Suppose we form the contingency table for x and y:
| y=0 y=1
----+---------
x=0 | a b
x=1 | c d
Let n = a + b + c + d. This is the number of samples (i.e. same as len(x) and len(y)).
Let nx = c + d. This is the number of occurrences of 1 in x.
Let py1 = (b + d)/n. This is the fraction of the full population where y is 1.
sklearn.feature_selection.chi2 performs a chi2 test on [c, d] using the expected
values [(1-py1)*nx, py1*nx]. This is not the same as the standard contingency table
analysis of a 2x2 table.
Here's an extreme example.

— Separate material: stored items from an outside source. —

## src/hdl/skt_ram.sv

```systemverilog
// Generic single-write, single-read synchronous RAM with registered read.
// No dependencies.
`timescale 1ns / 1ps
`default_nettype none

module skt_ram #(
  parameter int WIDTH = 8,
  parameter int DEPTH = 16
) (
  input  wire logic                     clk,
  input  wire logic                     we,
  input  wire logic [$clog2(DEPTH)-1:0] waddr,
  input  wire logic [WIDTH-1:0]         wdata,
  input  wire logic [$clog2(DEPTH)-1:0] raddr,
  output logic      [WIDTH-1:0]         rdata
);

  logic [WIDTH-1:0] mem_r [DEPTH];
  logic [WIDTH-1:0] rdata_r;

  always_ff @(posedge clk) begin
    if (we) begin
      mem_r[waddr] <= wdata;
    end
    rdata_r <= mem_r[raddr];
  end

  assign rdata = rdata_r;

endmodule

`default_nettype wire

```

## config.mk

```make
export PLATFORM = sky130hd
export DESIGN_NAME = skt_ram
export DESIGN_NICKNAME = d
export VERILOG_FILES = /design/src/hdl/skt_ram.sv
export SDC_FILE = /design/constraint.sdc
export NUM_CORES = 1
export LEC_CHECK = 0
export BUFFER_PORTS_ARGS = -buffer_cell sky130_fd_sc_hd__buf_2
export CAP_MARGIN = 15
export CORE_MARGIN = 5
export CORE_UTILIZATION = 30
export CTS_BUF_LIST = sky130_fd_sc_hd__clkbuf_16
export DETAILED_ROUTE_END_ITERATION = 8
export GPL_ROUTABILITY_DRIVEN = 1
export GPL_TIMING_DRIVEN = 0
export SYNTH_ARGS = -nofsm -noshare
export SYNTH_HDL_FRONTEND = slang
export SYNTH_SLANG_ARGS = --single-unit
```

## constraint.sdc

```tcl
create_clock -name clk -period 2 [get_ports clk]
set_input_delay 0.2 -clock clk [delete_from_list [all_inputs] [get_ports clk]]
set_output_delay 0.2 -clock clk [all_outputs]
set_load 0.02 [all_outputs]
```

==> impl_metrics.toml <==
[clock_tree]
hold_buffers = 0
ctsHtreeMaxLevel = 4
post_cts_buffers = 0
insertion_delay_ns = 0.40
cts_resized = 0
cts_buffers = 17
max-clock-path-buffers = 2
cts_sinks = 136
cts_root_buffer = "clkbuf_16"
cts_tree = "built"
clk_pin_slew_ns = 0.05

[status]
status = "finished, final reports clean"

[global_route]
grt_first_pass_wirelength_um = 15300
groute.usage.overall = 0.109
grt_remaining_overflow = 0
grt_pass1_vias = 2450
antenna_found_initial = 0
grt_max_degree = 17

[final_layout]
final_common_cell = "edfxtp_1"
fin_cells = 509
final_cell_mix = "edfxtp_1, buf_2, mux4_2"
nets = 294
area_delta_synth_final_pct = 20.2
n_antenna_cell = 0
fill_cells = 1554
drive_above_1_share = 0.280

[synthesis]
synth-main-ff-cell = "edfxtp_1"
synth-edff-count = 128
avgSynthCellArea_um2 = 22.5
synth-xor-area-share = 0
synth_top_family_by_area = "multiplexers"
syn_area_um2 = 5150
synth-seq-cells = 136
synth_compound_area_frac = 0.0233
yosysSeqAreaShare = 0.778
syn_inst = 229
synth_warnings = 0
synth-adder-area-share = 0
yosys.area_share.simple = 0.0318
synthDistinctLibCells = 19
syn_nets = 247
synthMuxAreaShare = 0.150
async_flop_share = 0

[sta]
finalSetupViolations = 0
slew_headroom = 0.429
maxSlewViolCount = 0
max_freq_ghz = 0.662
finalClockSkew_ns = 0.00478
hold_viol = 0
rsz0062_at_grt = "no"
worst_slew_pin_slew_ns = 0.854
postLayoutSetupSlackWorst_ns = 0.488
fin_crit_ns = 1.51
period_share = 0.756

[worst_setup_path]
path_cells = "buf_2 > or3b_2 > nor2_1"
cp_top_family = "simple AND/OR/NAND/NOR gates"
worstPathArrival_ns = 1.54
critPathBufInv = 1
endpoint_kind = "flop"
critPathSlowestCell = "nor2_1"
path_class = "input pin to flop"
cp_slowest_stage_delay_ns = 0.68
cp-start-kind = "input pin"
crit_fanout = 8
required_ns = 2.02

[worst_hold_path]
hp-class = "input pin to flop"

[placement]
gp_congestion = 0.698
dp.cells = 476
pre_cts_ws_ns = 0.0396
dp_hpwl_um = 6650
portBuffers = 24

[die]
num_rows = 47
initial_utilization = 0.308
die_h_um = 141
fp.dieW_um = 141
die-area_um2 = 19900
ios = 26
core_um2 = 16700

[power]
power.density_nw_per_um2 = 1090
p_total_mw = 6.76
power_leakage_nw = 2.07
ir_drop_v = 0.000578

[routing]
drt_pass1_iterations = 4
vias_per_cell = 4.67
drt-initial-drc-count = 159
wirelength_um = 10200
wire_per_inst_um = 20.1
via_count = 2376
drc_errors = 0
postRouteAntennaNets = 0

[run]
cap_violations = 0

Suppose the 2x2 contingency table for x and y is
| y=0 y=1
----+----------
x=0 | 8 8
x=1 | 20 188
The sklearn calculation produces a chi2 score of 1.58, with a p-value of 0.208.
The contingency table analysis of scipy.stats.chi2_contingency gives a chi2 score of 18.6, with a p-value of 1.60e-5.
Given your data,
>>> X = array([[1, 0, 0, 0, 1],
... [1, 1, 0, 1, 1],
... [1, 0, 0, 0, 0],
... [0, 0, 0, 0, 0],
... [0, 0, 0, 0, 1],
... [1, 0, 0, 0, 1],
... [1, 0, 1, 1, 1],
... [0, 1, 1, 0, 0],
... [1, 0, 1, 1, 1],
... [1, 1, 1, 1, 0]])
>>> y = array([1, 0, 0, 0, 1, 1, 1, 1, 0, 1])
this is what feature_selection.chi2 computes:
>>> Y = np.vstack([1 - y, y])
>>> observed = np.dot(Y, X)
>>> observed
array([[3, 1, 1, 2, 2],
[4, 2, 3, 2, 4]])
These are the observed feature frequencies, per class, i.e. the contingency table. Then the expected values:
>>> feature_count = X.sum(axis=0)
>>> class_prob = Y.mean(axis=1)
>>> expected = np.dot(feature_count.reshape(-1, 1), class_prob.reshape(1, -1)).T
>>> expected
array([[ 2.8, 1.2, 1.6, 1.6, 2.4],
[ 4.2, 1.8, 2.4, 2.4, 3.6]])
Finally, it runs a χ² test:
>>> from scipy.stats import chisquare
>>> score, pval = chisquare(observed, expected)
>>> score
array([ 0.02380952, 0.05555556, 0.375 , 0.16666667, 0.11111111])
>>> pval
array([ 0.87737056, 0.81366372, 0.54029137, 0.6830914 , 0.73888268])
The scores are the relevant bit: they're used to sort the features by discriminative power. Note that you get one score and one p-value per feature.